Probing Majorana zero modes by measuring transport through an interacting magnetic impurity
Daniele Guerci, Andrea Nava

TL;DR
This paper investigates how transport measurements through an interacting magnetic impurity can reveal the presence of Majorana zero modes at the boundary of a topological superconductor, providing robust signatures even with strong interactions.
Contribution
It introduces an exactly solvable model showing that Majorana zero mode signatures in conductance are robust against interactions and proposes combined conductance and noise measurements to identify topological states.
Findings
Half-integer zero-bias conductance $G_0=e^2/2h$ due to MZM hybridization.
Robust MZM conductance signature persists at large interactions.

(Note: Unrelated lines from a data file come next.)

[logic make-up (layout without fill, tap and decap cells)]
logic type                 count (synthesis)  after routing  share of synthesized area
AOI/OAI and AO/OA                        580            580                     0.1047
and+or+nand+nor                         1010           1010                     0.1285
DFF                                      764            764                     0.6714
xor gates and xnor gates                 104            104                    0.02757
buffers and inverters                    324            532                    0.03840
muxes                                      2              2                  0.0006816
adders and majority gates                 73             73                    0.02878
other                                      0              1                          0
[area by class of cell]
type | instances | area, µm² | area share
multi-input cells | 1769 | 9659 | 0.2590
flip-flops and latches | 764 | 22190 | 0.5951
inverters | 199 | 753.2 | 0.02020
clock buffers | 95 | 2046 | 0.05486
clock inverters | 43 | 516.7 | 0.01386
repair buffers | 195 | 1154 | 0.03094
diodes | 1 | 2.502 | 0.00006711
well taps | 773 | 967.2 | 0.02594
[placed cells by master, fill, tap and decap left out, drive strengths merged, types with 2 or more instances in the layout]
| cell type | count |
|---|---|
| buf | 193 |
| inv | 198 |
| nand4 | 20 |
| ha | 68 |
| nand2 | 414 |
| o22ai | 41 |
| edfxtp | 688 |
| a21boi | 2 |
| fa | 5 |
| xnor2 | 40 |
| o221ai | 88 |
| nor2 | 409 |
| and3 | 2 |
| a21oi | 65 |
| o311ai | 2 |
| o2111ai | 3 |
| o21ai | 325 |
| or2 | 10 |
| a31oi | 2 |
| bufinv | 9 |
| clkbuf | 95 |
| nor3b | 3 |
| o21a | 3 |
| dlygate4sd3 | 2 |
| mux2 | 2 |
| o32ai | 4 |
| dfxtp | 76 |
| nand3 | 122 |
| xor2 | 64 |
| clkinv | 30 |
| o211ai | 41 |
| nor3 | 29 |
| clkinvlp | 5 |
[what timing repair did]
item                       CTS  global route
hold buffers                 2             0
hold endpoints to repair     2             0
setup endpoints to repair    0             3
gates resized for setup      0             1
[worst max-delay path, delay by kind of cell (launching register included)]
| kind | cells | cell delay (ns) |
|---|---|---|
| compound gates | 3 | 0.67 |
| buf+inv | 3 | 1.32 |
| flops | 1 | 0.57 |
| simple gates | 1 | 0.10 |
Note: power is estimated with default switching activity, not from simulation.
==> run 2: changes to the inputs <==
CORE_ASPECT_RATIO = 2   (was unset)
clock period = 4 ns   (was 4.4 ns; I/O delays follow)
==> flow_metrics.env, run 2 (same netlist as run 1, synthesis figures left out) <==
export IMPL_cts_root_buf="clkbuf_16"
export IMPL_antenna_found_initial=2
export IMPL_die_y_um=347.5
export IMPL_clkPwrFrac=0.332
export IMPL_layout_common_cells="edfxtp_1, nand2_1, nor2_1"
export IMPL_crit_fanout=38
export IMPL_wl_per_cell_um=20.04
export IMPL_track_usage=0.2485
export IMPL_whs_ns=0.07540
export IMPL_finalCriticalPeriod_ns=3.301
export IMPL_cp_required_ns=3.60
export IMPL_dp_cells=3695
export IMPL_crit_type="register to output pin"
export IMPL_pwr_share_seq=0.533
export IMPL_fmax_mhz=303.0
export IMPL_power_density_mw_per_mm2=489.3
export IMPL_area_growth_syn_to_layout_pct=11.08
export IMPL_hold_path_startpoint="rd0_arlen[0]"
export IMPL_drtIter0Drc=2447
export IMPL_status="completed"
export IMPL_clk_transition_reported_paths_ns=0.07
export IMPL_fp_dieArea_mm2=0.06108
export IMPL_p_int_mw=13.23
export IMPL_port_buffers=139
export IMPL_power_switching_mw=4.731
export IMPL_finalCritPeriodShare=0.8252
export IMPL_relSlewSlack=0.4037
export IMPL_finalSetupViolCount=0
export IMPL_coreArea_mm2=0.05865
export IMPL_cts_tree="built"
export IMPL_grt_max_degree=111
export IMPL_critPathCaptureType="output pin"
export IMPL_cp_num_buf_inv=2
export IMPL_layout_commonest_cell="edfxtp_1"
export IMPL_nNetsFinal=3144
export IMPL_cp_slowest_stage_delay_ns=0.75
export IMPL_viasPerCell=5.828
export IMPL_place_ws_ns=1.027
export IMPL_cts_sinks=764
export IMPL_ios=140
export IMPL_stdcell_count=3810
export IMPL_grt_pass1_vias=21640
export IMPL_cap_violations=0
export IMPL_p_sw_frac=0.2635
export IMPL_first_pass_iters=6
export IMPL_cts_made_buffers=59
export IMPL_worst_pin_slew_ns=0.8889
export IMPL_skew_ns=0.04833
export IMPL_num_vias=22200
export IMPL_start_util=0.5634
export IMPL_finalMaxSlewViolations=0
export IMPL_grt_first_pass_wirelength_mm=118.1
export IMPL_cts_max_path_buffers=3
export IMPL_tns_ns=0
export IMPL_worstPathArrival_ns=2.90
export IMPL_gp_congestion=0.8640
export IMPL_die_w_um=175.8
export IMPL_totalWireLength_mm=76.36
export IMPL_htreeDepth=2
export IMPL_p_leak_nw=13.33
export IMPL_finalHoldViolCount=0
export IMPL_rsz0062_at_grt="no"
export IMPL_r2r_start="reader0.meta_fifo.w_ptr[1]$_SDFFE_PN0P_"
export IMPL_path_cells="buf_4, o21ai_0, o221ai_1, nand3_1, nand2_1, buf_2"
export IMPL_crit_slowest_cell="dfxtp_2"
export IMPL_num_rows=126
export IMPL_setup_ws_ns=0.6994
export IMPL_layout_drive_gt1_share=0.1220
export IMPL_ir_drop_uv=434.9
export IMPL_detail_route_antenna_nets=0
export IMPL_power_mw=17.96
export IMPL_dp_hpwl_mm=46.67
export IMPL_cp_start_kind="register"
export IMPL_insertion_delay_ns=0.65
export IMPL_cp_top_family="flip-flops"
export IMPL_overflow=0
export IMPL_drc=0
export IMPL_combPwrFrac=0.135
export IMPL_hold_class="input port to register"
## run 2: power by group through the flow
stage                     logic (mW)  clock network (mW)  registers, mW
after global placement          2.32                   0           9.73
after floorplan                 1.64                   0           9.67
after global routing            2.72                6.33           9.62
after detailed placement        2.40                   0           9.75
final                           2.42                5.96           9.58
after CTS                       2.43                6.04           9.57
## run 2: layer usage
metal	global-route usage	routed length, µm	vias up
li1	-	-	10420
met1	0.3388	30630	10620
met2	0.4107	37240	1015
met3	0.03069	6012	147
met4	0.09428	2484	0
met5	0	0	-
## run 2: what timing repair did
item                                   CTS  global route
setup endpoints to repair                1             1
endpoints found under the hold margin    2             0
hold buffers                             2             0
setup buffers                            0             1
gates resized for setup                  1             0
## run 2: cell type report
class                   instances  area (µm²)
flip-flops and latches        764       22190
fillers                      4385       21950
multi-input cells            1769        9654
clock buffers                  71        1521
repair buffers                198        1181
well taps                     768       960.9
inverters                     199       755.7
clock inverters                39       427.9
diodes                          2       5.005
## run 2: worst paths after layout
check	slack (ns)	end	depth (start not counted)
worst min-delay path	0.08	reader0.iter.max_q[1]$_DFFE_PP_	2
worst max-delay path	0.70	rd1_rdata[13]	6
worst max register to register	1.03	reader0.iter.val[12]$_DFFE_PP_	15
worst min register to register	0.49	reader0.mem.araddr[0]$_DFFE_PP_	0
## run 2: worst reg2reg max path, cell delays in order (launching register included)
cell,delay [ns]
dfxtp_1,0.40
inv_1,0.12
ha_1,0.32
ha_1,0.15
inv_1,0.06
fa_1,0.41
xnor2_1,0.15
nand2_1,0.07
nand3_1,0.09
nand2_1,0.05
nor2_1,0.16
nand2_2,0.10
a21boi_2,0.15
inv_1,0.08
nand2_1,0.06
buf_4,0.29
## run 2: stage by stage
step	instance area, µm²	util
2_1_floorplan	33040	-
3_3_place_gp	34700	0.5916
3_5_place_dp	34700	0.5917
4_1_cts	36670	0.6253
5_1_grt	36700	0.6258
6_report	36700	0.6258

Vanishing Fano factor $F=0$ indicates topological regime.
Abstract
Motivated by recent experiments we consider transport across an interacting magnetic impurity coupled to the Majorana zero mode (MZM) observed at the boundary of a topological superconductor (SC). In the presence of a finite tunneling amplitude we observe hybridization of the MZM with the quantum dot, which is manifested by a half-integer zero-bias conductance measured on the metallic contacts. The low-energy feature in the conductance drops abruptly by crossing the transition line from the topological to the non-topological superconducting regime. Differently from the in-gap Yu-Shiba-Rosinov-like bound states, which are strongly affected by the on-site impurity Coulomb repulsion, we show that the MZM signature in the conductance is robust and persists even at large values of the interaction. Interestingly, the topological regime is characterized by a vanishing Fano factor,…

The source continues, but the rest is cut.